» **THE INPUT**:
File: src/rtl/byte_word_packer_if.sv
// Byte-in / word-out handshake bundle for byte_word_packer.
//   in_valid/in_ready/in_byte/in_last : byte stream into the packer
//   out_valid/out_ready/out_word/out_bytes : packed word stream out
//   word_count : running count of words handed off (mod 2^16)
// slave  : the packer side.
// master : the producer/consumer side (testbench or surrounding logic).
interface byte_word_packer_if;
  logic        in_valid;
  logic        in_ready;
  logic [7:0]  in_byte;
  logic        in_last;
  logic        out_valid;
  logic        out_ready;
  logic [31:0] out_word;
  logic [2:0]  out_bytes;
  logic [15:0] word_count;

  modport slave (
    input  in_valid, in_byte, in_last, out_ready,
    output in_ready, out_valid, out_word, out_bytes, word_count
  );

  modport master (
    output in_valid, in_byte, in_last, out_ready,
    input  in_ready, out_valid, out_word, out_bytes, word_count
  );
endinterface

---

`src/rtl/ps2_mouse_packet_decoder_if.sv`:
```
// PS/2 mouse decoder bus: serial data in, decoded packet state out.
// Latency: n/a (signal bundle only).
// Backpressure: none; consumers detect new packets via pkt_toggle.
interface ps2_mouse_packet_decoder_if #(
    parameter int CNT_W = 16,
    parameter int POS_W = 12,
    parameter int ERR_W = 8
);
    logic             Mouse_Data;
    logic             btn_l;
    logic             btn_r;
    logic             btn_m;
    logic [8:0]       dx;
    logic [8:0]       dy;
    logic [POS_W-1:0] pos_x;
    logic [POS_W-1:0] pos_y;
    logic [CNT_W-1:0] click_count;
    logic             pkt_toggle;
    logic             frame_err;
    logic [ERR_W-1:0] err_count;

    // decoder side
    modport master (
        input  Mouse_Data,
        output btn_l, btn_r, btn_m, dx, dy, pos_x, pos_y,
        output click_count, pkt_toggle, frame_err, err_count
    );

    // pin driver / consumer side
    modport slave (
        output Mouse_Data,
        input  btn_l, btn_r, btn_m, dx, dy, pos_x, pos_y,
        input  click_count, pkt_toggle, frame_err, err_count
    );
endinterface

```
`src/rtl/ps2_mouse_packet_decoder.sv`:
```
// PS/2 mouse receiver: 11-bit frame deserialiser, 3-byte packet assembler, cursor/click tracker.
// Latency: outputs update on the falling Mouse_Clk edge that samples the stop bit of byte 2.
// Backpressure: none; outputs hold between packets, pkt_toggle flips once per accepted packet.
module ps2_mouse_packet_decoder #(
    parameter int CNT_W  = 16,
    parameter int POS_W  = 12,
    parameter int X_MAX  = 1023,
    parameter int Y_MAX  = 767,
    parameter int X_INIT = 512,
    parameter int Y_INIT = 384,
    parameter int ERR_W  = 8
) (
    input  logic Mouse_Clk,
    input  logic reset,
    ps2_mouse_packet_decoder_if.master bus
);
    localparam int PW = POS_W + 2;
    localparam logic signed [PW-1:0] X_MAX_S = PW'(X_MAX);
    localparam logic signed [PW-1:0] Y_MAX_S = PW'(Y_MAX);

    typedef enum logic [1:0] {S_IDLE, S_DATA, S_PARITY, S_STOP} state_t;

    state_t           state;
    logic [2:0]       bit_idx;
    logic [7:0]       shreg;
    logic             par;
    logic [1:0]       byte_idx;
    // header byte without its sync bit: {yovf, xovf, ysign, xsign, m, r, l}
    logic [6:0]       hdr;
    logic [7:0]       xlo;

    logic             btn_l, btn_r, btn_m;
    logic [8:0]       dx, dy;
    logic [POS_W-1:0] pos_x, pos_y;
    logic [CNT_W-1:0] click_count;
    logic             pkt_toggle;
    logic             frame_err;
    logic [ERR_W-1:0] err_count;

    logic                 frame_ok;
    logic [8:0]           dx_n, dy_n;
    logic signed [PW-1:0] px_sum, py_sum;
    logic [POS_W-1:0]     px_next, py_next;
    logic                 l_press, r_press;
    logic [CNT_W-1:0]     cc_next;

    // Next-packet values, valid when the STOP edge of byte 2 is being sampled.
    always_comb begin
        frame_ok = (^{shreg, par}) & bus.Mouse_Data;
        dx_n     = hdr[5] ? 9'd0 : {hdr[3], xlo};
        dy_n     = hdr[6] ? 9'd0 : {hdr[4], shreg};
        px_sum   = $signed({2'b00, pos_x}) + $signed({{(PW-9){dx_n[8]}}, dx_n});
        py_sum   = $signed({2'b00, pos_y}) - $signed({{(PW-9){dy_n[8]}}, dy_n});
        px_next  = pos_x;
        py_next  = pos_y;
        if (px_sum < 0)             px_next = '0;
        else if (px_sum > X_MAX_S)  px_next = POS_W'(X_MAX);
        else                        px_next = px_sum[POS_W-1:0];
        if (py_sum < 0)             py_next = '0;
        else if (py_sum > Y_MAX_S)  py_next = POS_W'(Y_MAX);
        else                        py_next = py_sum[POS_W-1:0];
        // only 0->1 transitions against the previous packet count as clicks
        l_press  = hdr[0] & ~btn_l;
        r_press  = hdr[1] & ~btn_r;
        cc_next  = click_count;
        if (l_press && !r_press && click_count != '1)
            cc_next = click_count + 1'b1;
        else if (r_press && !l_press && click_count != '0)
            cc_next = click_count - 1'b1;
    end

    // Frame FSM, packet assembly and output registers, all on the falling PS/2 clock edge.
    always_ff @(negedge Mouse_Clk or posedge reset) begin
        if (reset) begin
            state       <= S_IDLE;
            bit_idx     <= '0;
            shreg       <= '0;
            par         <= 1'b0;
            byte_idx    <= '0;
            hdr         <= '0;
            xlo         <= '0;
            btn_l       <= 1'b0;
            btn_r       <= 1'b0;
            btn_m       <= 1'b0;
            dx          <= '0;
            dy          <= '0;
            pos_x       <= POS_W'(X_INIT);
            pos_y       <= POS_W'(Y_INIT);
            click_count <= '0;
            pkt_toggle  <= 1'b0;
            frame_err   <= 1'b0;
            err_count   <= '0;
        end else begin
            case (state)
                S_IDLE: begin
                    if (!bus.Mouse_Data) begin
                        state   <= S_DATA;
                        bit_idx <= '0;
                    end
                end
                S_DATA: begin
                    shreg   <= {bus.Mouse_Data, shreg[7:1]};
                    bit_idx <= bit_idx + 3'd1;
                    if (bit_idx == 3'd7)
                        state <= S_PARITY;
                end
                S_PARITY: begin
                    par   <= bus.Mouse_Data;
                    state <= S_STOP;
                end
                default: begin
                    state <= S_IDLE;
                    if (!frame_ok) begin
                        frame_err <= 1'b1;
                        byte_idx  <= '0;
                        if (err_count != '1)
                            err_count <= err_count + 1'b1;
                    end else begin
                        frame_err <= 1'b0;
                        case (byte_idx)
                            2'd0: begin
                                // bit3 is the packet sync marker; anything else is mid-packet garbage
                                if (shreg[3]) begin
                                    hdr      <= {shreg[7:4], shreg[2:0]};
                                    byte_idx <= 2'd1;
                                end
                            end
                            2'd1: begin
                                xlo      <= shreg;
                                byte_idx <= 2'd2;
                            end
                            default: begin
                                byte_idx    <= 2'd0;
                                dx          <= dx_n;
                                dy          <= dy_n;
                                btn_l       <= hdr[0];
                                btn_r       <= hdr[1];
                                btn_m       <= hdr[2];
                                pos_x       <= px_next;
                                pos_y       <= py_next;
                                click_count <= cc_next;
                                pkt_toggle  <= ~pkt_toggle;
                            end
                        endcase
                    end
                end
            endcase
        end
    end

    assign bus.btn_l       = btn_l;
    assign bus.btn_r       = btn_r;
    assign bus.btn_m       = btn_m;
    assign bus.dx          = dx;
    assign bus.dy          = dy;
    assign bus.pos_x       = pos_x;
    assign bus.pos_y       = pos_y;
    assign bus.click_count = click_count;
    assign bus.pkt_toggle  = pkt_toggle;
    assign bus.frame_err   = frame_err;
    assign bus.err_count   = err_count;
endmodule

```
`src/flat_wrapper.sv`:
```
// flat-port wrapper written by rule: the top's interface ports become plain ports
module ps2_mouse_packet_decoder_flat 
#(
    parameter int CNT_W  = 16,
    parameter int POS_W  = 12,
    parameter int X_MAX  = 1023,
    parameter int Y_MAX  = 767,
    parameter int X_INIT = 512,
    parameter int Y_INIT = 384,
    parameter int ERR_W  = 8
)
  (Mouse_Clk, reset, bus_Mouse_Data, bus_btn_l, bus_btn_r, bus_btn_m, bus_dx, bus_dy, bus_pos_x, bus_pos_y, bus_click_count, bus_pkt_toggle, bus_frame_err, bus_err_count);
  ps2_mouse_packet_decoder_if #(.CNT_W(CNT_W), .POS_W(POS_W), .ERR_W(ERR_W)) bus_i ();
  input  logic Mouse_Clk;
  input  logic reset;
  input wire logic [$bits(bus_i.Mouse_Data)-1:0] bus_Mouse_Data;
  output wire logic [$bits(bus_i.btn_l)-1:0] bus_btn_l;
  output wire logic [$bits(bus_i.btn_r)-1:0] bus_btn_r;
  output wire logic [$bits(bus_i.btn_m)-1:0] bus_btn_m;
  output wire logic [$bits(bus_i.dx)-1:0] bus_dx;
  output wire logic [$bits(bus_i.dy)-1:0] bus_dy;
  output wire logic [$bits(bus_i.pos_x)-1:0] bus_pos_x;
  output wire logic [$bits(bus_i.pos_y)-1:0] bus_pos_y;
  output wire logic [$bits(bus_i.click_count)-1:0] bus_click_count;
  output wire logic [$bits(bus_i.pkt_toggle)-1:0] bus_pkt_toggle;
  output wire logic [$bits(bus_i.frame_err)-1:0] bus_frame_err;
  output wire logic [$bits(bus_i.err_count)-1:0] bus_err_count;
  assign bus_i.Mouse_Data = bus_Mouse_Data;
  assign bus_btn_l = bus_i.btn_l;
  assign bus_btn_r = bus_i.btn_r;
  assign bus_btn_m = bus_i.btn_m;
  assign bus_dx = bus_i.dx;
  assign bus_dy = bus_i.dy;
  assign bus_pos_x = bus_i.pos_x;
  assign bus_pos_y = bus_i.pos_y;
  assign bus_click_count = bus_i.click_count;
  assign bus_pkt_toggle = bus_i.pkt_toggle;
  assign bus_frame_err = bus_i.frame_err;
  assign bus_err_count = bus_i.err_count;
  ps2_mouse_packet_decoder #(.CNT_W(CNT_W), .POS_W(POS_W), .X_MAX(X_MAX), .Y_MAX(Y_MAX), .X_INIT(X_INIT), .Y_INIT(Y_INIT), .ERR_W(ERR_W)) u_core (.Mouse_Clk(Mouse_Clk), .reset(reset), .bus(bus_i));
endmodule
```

---

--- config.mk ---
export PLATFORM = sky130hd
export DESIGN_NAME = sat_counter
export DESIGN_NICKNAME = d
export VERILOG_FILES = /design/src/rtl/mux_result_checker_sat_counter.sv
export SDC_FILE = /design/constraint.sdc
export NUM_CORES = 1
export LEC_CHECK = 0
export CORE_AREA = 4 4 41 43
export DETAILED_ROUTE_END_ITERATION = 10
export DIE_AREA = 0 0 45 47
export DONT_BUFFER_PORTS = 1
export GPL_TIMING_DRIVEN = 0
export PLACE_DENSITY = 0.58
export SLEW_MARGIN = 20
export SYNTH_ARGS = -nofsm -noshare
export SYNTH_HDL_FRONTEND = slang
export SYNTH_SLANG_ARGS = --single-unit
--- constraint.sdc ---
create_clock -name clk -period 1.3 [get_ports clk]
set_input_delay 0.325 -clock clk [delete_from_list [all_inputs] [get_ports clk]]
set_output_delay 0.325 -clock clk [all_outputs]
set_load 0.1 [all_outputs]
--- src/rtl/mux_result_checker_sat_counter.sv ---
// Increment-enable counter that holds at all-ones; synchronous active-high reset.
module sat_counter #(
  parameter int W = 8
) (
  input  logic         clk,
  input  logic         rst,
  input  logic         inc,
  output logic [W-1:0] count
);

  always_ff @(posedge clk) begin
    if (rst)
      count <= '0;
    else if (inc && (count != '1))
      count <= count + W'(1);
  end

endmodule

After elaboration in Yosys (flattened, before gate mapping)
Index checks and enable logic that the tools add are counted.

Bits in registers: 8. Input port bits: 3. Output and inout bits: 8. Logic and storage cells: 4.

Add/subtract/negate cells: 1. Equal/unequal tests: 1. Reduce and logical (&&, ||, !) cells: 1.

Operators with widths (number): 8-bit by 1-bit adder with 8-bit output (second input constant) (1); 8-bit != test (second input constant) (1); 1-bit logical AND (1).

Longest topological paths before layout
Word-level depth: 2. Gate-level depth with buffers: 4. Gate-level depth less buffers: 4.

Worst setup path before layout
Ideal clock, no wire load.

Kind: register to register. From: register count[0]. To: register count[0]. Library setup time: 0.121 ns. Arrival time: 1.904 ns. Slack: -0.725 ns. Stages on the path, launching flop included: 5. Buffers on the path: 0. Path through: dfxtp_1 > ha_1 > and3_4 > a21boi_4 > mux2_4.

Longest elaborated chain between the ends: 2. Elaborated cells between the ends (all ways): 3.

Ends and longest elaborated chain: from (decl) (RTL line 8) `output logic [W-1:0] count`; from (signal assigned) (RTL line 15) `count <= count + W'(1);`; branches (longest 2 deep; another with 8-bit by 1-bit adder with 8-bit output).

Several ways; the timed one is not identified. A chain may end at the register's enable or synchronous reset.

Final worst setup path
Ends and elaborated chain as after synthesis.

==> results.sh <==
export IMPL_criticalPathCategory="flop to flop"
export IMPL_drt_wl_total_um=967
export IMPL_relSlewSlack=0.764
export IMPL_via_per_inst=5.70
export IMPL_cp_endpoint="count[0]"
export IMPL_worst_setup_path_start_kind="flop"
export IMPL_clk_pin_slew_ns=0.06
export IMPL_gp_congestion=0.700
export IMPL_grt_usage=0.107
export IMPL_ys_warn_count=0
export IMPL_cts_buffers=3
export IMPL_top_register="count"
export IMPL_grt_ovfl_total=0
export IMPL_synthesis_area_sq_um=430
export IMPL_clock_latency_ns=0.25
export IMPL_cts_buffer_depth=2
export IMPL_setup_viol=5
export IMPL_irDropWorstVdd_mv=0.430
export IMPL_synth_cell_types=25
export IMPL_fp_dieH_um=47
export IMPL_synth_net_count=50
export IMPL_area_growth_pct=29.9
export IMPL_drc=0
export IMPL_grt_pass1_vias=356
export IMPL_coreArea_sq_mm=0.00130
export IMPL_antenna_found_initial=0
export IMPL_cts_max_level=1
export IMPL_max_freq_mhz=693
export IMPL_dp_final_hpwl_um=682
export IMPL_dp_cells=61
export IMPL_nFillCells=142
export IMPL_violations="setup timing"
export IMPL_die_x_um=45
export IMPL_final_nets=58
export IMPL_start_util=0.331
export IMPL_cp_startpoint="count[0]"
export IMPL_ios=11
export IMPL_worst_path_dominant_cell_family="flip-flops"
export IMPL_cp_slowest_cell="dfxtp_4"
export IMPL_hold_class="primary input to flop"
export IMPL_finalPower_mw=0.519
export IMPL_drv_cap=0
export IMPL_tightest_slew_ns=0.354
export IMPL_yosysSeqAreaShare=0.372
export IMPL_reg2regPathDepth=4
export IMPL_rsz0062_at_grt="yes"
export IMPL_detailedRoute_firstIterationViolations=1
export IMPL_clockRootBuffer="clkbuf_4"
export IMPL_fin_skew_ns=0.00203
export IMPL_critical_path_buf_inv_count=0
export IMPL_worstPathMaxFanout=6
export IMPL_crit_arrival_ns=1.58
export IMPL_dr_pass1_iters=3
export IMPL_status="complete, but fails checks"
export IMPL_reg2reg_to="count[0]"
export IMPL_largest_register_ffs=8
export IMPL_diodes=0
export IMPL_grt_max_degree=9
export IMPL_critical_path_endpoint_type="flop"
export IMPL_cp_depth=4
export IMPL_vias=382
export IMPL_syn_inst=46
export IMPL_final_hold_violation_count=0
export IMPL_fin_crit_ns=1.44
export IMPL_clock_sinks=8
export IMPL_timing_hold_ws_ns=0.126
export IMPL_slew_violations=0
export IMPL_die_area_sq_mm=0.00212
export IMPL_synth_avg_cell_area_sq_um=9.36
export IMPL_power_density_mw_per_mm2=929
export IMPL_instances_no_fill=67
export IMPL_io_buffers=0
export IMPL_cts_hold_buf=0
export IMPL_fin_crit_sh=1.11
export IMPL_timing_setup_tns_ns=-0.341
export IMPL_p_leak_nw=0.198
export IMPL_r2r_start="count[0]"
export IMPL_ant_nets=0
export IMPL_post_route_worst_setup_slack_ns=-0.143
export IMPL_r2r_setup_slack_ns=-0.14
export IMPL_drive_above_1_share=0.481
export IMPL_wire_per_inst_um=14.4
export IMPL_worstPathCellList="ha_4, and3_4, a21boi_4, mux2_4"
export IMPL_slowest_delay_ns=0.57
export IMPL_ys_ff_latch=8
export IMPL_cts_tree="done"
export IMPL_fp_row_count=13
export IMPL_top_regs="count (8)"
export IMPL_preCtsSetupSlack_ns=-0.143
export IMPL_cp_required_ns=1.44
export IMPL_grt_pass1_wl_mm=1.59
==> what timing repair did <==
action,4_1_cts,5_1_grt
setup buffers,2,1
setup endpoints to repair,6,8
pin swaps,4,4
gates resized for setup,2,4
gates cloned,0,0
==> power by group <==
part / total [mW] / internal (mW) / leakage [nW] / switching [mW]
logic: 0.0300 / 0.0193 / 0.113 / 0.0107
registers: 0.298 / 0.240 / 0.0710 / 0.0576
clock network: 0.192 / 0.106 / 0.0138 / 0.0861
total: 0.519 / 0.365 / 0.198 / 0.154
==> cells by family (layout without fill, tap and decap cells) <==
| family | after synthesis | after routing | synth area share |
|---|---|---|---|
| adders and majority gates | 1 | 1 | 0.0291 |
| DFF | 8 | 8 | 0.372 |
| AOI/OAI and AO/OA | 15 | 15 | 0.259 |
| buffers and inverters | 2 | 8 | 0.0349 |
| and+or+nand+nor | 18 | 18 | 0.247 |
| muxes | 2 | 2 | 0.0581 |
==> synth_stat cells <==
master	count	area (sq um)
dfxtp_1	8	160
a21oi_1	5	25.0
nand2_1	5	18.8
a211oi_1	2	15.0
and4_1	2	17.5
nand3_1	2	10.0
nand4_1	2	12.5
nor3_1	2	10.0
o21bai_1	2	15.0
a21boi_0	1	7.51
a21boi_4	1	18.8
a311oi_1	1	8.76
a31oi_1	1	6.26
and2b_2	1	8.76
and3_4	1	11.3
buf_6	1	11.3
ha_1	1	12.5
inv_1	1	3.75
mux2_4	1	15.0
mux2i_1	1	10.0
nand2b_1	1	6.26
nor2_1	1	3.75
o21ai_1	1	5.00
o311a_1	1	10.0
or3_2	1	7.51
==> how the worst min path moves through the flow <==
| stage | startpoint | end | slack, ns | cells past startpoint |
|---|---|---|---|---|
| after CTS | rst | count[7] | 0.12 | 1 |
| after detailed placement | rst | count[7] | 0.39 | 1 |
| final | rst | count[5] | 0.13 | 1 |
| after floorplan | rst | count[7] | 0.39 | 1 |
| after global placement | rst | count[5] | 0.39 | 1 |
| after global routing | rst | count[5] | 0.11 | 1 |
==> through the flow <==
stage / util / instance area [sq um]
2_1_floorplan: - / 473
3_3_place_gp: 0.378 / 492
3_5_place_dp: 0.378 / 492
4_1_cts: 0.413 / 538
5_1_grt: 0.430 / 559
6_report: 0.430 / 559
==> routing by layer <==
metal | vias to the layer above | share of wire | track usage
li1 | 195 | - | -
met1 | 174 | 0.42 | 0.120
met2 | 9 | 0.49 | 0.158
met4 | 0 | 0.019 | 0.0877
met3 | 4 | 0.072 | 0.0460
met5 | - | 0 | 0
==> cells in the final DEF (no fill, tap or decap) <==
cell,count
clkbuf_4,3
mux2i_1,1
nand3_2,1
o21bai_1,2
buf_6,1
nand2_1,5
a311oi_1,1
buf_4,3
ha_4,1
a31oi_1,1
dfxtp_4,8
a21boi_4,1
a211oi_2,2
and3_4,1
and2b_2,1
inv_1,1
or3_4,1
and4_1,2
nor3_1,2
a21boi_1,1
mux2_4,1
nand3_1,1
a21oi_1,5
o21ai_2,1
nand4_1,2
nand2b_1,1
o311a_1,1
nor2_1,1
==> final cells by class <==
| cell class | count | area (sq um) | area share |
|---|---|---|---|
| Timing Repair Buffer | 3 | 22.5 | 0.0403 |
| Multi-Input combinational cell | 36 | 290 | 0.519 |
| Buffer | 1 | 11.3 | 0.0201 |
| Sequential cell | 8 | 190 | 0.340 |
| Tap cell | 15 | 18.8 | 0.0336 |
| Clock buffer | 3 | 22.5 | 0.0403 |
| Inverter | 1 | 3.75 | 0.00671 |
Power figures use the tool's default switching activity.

» **AIM OF THE TASK**:
Going down the listing above, begin printing at the line with "export IMPL_dp_final_hpwl_um=682" and finish with the line with "export IMPL_ios=11", exactly as they appear.

» **ANSWER FOR THIS EXERCISE**:
export IMPL_dp_final_hpwl_um=682
export IMPL_dp_cells=61
export IMPL_nFillCells=142
export IMPL_violations="setup timing"
export IMPL_die_x_um=45
export IMPL_final_nets=58
export IMPL_start_util=0.331
export IMPL_cp_startpoint="count[0]"
export IMPL_ios=11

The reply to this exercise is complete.